[WHAT THE EXERCISE ASKS] In the material below, list every line carrying the string "words".

[ENTRIES SHOWN]
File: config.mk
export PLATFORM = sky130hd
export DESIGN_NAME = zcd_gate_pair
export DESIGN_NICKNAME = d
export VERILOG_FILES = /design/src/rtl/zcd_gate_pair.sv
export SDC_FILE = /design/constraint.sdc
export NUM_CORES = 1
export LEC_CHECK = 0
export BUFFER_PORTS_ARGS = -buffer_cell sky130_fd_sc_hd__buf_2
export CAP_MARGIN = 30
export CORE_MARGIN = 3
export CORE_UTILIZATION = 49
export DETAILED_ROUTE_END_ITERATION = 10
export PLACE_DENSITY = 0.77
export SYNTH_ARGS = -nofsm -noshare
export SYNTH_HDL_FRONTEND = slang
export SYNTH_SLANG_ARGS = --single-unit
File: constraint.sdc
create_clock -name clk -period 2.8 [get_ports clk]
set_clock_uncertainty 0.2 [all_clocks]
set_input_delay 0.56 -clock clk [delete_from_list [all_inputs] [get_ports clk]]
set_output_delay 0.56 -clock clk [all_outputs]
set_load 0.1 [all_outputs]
==
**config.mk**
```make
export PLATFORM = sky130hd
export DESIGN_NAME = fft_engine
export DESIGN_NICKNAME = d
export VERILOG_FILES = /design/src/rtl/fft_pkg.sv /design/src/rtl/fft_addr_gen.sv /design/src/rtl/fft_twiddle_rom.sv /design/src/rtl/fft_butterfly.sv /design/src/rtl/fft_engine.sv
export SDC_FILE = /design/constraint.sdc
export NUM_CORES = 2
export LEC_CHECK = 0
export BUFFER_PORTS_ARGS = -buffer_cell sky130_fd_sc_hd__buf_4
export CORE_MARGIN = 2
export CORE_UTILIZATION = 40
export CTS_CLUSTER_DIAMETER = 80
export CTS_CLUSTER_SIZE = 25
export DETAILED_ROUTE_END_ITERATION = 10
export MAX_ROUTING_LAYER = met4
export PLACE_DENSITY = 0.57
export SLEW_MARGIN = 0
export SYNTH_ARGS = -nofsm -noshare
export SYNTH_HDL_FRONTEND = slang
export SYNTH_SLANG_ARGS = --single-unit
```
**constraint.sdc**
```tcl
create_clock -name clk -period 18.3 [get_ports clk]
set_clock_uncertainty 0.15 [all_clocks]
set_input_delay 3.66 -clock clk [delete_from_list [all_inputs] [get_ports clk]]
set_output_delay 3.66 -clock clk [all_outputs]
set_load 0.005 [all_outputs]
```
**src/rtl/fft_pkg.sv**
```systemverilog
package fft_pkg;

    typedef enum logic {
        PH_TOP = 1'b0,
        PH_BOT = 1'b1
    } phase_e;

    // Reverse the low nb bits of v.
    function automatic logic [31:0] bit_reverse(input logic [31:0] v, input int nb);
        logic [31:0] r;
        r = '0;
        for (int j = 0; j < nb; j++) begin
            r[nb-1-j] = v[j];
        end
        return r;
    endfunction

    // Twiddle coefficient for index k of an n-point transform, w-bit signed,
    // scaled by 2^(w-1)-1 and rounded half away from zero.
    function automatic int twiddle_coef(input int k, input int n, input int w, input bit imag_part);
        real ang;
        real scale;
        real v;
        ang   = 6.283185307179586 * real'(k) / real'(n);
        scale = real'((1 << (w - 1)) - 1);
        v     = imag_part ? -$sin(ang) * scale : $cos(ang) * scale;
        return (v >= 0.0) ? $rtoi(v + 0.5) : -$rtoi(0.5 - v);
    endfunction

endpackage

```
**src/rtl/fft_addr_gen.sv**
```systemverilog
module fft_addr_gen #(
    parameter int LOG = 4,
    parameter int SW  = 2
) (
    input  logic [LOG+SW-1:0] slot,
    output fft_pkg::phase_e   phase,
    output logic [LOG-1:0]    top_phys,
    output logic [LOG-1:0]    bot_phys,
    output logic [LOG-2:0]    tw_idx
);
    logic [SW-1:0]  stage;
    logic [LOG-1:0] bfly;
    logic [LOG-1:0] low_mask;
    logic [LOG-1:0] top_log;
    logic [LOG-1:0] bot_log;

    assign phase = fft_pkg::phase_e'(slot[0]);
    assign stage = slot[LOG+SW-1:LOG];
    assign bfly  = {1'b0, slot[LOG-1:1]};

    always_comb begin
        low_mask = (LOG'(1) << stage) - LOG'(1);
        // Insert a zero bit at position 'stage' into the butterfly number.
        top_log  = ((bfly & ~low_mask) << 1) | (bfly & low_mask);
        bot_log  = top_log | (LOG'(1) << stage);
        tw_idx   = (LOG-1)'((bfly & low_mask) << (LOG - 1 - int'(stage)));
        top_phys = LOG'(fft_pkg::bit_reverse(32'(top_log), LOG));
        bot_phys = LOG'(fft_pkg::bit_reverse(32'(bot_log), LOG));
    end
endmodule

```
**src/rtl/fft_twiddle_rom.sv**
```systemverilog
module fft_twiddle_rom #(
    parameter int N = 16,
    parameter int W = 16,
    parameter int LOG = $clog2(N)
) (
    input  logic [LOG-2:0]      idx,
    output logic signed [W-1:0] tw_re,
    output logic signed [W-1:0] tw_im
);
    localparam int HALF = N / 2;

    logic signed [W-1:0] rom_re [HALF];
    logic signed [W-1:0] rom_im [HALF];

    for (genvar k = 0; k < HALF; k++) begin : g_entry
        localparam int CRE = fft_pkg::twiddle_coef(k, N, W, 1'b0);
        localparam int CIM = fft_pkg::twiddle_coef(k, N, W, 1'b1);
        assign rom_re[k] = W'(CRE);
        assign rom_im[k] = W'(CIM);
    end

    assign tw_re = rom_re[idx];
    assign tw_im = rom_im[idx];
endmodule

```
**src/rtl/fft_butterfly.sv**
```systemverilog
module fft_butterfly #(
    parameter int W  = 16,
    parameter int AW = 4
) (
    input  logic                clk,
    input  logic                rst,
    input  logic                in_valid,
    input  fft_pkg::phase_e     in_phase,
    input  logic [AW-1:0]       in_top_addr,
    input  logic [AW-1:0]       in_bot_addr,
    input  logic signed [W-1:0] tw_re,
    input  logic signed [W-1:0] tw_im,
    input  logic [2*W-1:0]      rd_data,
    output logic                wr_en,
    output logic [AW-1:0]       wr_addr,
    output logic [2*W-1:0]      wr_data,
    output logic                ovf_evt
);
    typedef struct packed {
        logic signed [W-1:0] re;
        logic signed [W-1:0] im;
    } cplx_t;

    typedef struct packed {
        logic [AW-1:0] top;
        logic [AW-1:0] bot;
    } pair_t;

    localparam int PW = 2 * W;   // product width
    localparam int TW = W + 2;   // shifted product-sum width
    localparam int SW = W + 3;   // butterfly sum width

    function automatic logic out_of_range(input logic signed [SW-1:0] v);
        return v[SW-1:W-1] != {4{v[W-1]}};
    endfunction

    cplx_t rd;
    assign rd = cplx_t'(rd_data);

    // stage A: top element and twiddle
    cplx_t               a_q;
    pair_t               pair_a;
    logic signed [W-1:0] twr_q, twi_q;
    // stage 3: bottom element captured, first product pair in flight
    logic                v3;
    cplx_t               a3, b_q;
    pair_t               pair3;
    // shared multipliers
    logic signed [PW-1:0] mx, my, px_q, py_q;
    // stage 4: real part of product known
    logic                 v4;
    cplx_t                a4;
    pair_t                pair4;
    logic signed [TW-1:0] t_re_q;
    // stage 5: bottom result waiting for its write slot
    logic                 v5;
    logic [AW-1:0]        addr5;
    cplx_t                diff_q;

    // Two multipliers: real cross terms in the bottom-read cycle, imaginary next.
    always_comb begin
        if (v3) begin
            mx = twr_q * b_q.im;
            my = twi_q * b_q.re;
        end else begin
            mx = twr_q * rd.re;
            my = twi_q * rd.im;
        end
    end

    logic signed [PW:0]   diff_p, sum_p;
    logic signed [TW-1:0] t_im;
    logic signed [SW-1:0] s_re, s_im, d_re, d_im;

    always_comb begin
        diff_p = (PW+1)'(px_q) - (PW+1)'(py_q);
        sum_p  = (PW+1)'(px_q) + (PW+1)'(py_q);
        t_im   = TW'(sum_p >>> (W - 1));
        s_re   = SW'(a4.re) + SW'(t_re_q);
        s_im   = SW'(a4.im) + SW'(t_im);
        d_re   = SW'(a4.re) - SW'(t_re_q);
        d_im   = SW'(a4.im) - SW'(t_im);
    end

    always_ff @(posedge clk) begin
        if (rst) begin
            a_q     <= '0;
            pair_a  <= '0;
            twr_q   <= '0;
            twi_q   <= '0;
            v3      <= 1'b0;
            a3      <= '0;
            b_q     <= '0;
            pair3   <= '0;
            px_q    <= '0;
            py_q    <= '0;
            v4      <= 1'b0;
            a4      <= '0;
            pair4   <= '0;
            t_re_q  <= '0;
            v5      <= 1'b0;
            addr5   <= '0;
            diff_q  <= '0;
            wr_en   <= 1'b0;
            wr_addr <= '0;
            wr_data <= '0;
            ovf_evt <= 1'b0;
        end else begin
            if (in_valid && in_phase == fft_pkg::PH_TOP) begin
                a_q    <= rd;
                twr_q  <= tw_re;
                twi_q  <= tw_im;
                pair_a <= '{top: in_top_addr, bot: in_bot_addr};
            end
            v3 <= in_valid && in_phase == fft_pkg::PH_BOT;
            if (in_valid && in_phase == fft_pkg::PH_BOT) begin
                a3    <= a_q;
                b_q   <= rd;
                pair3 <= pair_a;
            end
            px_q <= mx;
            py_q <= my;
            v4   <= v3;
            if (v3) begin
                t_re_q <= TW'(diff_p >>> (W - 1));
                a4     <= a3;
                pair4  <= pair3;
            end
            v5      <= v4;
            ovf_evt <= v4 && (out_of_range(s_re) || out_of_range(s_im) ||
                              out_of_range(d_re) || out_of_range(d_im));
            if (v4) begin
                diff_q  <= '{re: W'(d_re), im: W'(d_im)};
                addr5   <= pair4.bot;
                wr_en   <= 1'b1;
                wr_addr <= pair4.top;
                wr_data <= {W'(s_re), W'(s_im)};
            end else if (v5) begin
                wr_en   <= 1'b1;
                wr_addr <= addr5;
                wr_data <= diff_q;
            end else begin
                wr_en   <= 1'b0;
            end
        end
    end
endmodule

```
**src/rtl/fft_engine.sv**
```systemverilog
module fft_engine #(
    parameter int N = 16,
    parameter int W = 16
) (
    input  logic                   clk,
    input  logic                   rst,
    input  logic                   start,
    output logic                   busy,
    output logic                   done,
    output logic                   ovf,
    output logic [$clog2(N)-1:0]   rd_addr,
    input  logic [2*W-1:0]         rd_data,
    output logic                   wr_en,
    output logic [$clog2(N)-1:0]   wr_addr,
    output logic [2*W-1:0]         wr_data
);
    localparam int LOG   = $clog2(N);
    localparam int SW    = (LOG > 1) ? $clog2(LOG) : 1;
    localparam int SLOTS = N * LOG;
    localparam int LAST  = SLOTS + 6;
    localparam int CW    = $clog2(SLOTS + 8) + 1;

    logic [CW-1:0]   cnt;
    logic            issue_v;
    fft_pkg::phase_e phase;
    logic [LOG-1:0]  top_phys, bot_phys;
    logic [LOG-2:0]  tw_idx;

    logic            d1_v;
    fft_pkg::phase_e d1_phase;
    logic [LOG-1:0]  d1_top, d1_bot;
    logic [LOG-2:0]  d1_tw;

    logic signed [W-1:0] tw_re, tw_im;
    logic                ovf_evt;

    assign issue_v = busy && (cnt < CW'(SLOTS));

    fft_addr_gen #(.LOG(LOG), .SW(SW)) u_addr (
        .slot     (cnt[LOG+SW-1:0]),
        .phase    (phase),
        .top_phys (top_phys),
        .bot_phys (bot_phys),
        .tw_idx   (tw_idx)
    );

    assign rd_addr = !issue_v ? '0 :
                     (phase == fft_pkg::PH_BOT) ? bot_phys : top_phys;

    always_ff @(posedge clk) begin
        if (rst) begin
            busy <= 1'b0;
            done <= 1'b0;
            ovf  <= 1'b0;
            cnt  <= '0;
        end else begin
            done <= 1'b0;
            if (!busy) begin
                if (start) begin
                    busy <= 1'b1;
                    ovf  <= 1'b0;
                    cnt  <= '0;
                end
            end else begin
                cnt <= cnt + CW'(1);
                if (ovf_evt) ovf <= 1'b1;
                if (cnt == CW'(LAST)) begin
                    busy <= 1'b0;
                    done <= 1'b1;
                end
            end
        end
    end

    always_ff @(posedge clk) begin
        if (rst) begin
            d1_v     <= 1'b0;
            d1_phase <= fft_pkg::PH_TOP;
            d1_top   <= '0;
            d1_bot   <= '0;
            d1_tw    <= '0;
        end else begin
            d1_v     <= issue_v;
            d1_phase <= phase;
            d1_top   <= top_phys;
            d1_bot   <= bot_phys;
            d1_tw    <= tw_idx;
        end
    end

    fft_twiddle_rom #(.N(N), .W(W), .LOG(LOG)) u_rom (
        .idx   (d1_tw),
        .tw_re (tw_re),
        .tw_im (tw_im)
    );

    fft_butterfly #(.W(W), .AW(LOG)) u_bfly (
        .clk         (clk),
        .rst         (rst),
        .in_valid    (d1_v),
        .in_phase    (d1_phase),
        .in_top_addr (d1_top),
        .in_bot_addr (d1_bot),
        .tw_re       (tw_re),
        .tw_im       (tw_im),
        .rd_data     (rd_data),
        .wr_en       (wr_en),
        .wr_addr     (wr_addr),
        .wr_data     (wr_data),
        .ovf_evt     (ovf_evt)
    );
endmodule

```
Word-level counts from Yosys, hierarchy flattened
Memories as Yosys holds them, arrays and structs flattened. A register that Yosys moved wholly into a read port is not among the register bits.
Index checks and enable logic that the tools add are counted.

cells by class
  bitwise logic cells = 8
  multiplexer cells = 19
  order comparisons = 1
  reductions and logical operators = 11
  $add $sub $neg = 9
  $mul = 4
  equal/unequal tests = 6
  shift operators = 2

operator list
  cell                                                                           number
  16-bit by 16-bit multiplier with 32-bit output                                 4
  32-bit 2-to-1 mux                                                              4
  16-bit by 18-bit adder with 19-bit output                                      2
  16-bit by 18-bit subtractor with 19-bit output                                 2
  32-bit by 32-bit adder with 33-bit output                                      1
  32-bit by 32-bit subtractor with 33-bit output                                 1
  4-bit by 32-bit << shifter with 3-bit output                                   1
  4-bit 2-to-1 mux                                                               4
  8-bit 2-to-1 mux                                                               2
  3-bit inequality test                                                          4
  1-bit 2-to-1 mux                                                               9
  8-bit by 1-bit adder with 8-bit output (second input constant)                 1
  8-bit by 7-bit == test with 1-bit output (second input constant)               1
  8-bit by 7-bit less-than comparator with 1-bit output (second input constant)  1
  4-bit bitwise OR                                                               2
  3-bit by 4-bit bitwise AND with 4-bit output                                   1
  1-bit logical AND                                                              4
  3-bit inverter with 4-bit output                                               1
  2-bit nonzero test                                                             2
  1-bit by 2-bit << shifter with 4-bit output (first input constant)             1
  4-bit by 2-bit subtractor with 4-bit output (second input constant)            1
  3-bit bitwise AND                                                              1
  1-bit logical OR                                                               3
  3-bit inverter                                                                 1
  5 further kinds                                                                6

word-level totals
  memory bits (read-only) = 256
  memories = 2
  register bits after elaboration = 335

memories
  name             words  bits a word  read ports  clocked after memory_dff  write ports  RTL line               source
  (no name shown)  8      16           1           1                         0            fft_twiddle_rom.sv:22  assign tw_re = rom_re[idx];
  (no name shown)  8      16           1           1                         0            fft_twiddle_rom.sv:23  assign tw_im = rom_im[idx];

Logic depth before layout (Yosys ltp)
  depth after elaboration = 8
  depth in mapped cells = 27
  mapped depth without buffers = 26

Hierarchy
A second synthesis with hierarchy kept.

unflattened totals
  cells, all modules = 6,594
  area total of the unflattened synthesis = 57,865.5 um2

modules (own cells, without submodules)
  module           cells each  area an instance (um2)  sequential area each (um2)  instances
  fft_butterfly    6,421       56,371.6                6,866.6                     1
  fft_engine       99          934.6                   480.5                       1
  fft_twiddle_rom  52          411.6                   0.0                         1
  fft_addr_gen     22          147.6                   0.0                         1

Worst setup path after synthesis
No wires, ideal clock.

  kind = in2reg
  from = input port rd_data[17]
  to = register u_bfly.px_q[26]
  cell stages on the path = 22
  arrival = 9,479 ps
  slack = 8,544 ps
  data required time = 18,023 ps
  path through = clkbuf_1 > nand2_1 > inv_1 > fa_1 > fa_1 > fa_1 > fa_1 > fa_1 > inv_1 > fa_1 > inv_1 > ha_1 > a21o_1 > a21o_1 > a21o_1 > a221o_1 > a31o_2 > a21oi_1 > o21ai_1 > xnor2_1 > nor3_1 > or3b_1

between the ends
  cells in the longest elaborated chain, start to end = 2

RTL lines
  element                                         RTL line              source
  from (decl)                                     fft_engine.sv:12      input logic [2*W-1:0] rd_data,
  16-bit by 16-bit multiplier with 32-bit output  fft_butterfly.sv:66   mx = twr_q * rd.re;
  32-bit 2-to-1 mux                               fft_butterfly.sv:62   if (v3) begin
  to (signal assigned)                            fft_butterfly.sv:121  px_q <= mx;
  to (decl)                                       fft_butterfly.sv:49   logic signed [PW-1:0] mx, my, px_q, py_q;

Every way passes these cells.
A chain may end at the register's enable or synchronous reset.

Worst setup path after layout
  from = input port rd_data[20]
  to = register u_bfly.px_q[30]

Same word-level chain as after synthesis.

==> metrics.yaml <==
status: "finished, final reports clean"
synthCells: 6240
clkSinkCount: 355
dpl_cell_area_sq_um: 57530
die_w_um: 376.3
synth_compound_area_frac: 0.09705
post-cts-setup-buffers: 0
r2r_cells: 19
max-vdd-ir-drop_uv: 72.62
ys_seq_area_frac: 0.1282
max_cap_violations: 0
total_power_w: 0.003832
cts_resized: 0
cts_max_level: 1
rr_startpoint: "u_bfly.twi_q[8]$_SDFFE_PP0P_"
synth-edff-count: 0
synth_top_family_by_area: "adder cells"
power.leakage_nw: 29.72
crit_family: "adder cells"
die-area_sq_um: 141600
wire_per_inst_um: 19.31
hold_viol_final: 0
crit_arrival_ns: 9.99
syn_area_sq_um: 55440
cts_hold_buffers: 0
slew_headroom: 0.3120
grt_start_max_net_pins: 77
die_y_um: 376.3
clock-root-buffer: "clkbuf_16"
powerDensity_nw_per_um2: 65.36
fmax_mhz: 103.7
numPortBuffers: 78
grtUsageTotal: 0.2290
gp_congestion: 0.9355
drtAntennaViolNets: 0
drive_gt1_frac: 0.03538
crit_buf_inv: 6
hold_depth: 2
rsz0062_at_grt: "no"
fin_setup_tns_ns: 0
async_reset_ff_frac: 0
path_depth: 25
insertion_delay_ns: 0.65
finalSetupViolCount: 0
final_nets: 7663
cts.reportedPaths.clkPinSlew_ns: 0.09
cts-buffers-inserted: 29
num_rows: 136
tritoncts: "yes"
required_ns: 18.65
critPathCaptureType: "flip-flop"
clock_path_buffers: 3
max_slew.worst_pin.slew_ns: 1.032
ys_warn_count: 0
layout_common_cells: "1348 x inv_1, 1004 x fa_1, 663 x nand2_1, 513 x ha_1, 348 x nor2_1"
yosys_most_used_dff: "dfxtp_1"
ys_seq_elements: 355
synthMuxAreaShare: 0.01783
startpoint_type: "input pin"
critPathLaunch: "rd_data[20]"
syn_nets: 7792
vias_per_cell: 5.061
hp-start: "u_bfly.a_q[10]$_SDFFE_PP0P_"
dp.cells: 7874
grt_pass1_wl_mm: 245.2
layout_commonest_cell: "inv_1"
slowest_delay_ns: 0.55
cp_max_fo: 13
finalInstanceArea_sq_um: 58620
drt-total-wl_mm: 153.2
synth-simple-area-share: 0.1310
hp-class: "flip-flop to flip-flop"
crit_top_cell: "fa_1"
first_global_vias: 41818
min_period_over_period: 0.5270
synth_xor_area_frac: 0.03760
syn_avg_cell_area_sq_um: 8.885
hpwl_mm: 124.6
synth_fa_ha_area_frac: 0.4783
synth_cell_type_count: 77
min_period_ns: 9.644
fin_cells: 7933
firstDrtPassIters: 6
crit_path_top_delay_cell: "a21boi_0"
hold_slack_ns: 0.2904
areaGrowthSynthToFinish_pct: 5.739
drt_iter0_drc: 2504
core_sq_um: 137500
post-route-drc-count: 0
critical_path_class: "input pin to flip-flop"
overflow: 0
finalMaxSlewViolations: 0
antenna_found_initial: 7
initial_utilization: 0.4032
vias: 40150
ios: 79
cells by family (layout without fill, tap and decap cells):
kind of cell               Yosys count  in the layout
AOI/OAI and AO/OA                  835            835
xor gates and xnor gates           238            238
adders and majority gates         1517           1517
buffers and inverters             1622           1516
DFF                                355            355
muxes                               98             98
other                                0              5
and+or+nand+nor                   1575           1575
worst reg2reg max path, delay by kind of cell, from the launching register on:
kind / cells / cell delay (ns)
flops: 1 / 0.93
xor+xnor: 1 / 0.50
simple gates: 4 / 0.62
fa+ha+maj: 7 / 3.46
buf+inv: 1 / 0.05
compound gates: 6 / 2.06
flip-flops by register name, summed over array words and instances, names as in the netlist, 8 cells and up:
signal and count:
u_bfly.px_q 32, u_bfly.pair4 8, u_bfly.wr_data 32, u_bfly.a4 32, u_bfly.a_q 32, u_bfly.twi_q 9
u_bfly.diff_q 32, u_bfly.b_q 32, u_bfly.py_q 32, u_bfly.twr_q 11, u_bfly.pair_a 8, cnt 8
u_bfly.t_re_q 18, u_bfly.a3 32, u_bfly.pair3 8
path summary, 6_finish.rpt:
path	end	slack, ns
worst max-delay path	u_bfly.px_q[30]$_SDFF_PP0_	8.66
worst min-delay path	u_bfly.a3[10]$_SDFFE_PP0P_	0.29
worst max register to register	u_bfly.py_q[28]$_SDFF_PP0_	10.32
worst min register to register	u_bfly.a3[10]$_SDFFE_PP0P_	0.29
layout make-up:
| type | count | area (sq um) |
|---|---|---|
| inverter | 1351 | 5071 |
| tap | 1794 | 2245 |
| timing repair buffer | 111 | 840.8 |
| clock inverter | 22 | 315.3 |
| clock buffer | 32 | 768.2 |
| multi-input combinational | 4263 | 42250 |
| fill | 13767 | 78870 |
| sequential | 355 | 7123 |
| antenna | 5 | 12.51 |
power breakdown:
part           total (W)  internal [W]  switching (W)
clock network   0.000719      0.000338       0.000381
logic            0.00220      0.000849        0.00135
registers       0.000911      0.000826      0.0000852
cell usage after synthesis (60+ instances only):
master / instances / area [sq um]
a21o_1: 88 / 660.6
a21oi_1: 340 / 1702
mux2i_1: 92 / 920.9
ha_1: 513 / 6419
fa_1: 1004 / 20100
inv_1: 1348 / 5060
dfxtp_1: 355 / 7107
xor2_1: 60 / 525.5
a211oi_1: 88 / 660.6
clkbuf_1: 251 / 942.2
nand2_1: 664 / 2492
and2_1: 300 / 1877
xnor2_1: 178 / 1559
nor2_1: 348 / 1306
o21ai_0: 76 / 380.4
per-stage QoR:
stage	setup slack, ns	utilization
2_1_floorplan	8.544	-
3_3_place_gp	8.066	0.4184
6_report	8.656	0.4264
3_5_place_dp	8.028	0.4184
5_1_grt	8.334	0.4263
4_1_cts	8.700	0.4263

[RESULT]
  name             words  bits a word  read ports  clocked after memory_dff  write ports  RTL line               source
flip-flops by register name, summed over array words and instances, names as in the netlist, 8 cells and up:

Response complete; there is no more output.